El futuro, según Luciano Rosé
El futuro está escondido en nuestro presente. Para anticiparse al devenir de la atmósfera que respiraremos muy pronto, quizás demasiado pronto, hace falta mirar un poco a nuestro alrededor. Luciano Rosé, médico psiquiatra nacido en 1988 que también navega las aguas del periodismo cultural, se pregunta sobre el futuro en su primera novela. Se titula El resto sintético y es el segundo título que publica el sello Bucarest. Todo empieza con un salón lleno de gente, mucha gente, empresarios, hombres y mujeres de la tecnología, inversores, funcionarios; mercado y política. Una barra despacha tragos y “un grupo de bailarines transexuales hace twerking en el escenario al compás de un reguetón lisérgico”. Entonces la música baja, todos hacen silencio, aparece el más esperado de los oradores: Larry Ewing, multimillonario extranjero, gurú y magnate de las big tech, quien anuncia la instalación de un Silicon Valley en la costa argentina.
Hay un contexto geopolítico que le da verosimilitud a esta osadía tecnológica en la zona sur del tercer mundo: “Cuando menos lo esperes, la guerra entre Estados Unidos y China va a escalar. Llegado el momento, los primeros blancos de un ataque oriental vamos ser nosotros, como podrás imaginarte. Las mismas oficinas en donde jóvenes intrépidos, idealistas, gente como nosotros se junta a soñar y a diseñar las herramientas para un mundo mejor van a ser el escenario de la peor de las masacres”, dice Larry. Mudarse a la costa argentina, “el punto geográfico más alejado de las zonas militarizadas”, es la opción que encontró este gurú. Ahí instala un campus. En la construcción de ese polo tecnológico proliferan los personajes y las historias. El mundo, más dramático, más acelerado, más confuso, aún tiene internet, que dejó de ser “un lugar democrático y neutro para convertirse en un baldío inhóspito regido por una conciencia autómata”.

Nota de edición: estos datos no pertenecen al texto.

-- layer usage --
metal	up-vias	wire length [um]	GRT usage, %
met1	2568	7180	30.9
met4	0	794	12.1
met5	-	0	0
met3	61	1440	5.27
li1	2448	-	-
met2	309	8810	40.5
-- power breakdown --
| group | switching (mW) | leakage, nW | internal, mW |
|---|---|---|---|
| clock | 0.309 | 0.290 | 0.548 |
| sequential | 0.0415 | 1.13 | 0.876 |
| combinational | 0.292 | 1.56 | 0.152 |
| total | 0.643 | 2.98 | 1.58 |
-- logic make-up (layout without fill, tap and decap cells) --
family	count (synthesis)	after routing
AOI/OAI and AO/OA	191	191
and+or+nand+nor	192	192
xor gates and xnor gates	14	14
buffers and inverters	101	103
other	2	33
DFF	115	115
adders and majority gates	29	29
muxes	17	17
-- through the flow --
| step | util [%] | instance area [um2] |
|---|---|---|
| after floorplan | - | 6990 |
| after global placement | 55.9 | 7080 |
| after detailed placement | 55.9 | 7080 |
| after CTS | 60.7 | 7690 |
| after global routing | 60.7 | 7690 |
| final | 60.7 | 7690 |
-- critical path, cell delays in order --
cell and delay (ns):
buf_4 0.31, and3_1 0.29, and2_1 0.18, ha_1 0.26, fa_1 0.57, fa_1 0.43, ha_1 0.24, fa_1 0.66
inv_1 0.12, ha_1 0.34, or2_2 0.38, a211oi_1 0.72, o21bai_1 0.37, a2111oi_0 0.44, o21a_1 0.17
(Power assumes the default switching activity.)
==> src/rtl/tbc_front.sv <==
// ----------------------------------------------------------------------------
// tbc_front
// pixel intake: gray conversion, coordinate tracking, bright accumulation
// ----------------------------------------------------------------------------
module tbc_front (
  input  logic                      clk,
  input  logic                      rst,
  input  logic                      push,
  output logic                      full,
  input  tbc_pkg::pixel_t           pixel,
  input  logic [7:0]                threshold,
  input  logic [tbc_pkg::QLEVEL_W-1:0] q_level,
  output logic                      rec_push,
  output tbc_pkg::frame_rec_t       rec
);
  import tbc_pkg::*;

  localparam logic [COL_W-1:0] COL_MAX = COL_W'(MAX_WIDTH - 1);
  localparam logic [ROW_W-1:0] ROW_MAX = ROW_W'(MAX_HEIGHT - 1);

  logic              accept;
  logic [COL_W-1:0]  col;
  logic [ROW_W-1:0]  row;

  // stage 1: gray value and coordinates of the accepted pixel
  logic              s1_valid;
  logic              s1_fe;
  logic [CHAN_W-1:0] s1_gray;
  logic [COL_W-1:0]  s1_col;
  logic [ROW_W-1:0]  s1_row;

  // accumulators
  logic [COUNT_W-1:0] cnt;
  logic [SUM_W-1:0]   col_sum;
  logic [SUM_W-1:0]   row_sum;

  logic               bright;
  logic [COUNT_W:0]   cnt_add;
  logic [SUM_W:0]     col_add;
  logic [SUM_W:0]     row_add;
  logic [QLEVEL_W:0]  committed;

  // a frame end waiting in stage 1 already owns a queue slot
  assign committed = {1'b0, q_level} + (QLEVEL_W+1)'(s1_valid & s1_fe);
  assign full      = committed >= (QLEVEL_W+1)'(QUEUE_DEPTH);
  assign accept    = push & ~full;

  assign bright  = s1_gray > threshold;
  assign cnt_add = {1'b0, cnt} + (COUNT_W+1)'(1);
  assign col_add = {1'b0, col_sum} + (SUM_W+1)'(s1_col);
  assign row_add = {1'b0, row_sum} + (SUM_W+1)'(s1_row);

  // saturating accumulation of the stage 1 pixel
  always_comb begin
    rec.count   = cnt;
    rec.col_sum = col_sum;
    rec.row_sum = row_sum;
    if (bright) begin
      rec.count   = cnt_add[COUNT_W] ? '1 : cnt_add[COUNT_W-1:0];
      rec.col_sum = col_add[SUM_W] ? '1 : col_add[SUM_W-1:0];
      rec.row_sum = row_add[SUM_W] ? '1 : row_add[SUM_W-1:0];
    end
  end

  assign rec_push = s1_valid & s1_fe;

  always_ff @(posedge clk) begin
    if (accept) begin
      s1_gray <= luma(pixel);
      s1_col  <= col;
      s1_row  <= row;
      s1_fe   <= pixel.frame_end;
    end
  end

  always_ff @(posedge clk) begin
    if (rst) begin
      s1_valid <= 1'b0;
      col      <= '0;
      row      <= '0;
      cnt      <= '0;
      col_sum  <= '0;
      row_sum  <= '0;
    end else begin
      s1_valid <= accept;
      if (accept) begin
        if (pixel.frame_end) begin
          col <= '0;
          row <= '0;
        end else if (pixel.line_end) begin
          col <= '0;
          if (row != ROW_MAX) begin
            row <= row + ROW_W'(1);
          end
        end else if (col != COL_MAX) begin
          col <= col + COL_W'(1);
        end
      end
      if (s1_valid) begin
        if (s1_fe) begin
          cnt     <= '0;
          col_sum <= '0;
          row_sum <= '0;
        end else begin
          cnt     <= rec.count;
          col_sum <= rec.col_sum;
          row_sum <= rec.row_sum;
        end
      end
    end
  end

endmodule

Si “este planeta es inviable” y “tampoco se puede confiar en los humanos”, ¿cuál es la solución? Desde hace tiempo Larry viene construyendo un refugio en Marte. Ya llevó gente allá, lo están esperando; pronto, cuando la Tierra no dé para más, será su turno. Pero como “del amor a la paranoia hay un paso”, irrumpe una sospecha: “la persona menos esperada puede ser un androide chino enviado para espiarnos”. Desde entonces la armonía se intensifica: hay que detectar al intruso. Para eso llevan al campus a un psiquiatra especializado, el doctor Veh, que con un test efectivo deberá determinar qué empleado es un robot. Pero, ¿cuál es el status de los androides en esta distopía? ¿Puede que sean “incluso más humanos que nosotros”? En El resto sintético, su primera novela, Luciano Rosé desdibuja las fronteras de lo humano tanto en lo corporal como en lo territorial y lo que encuentra es que, pese a todo, siempre estamos perdidos.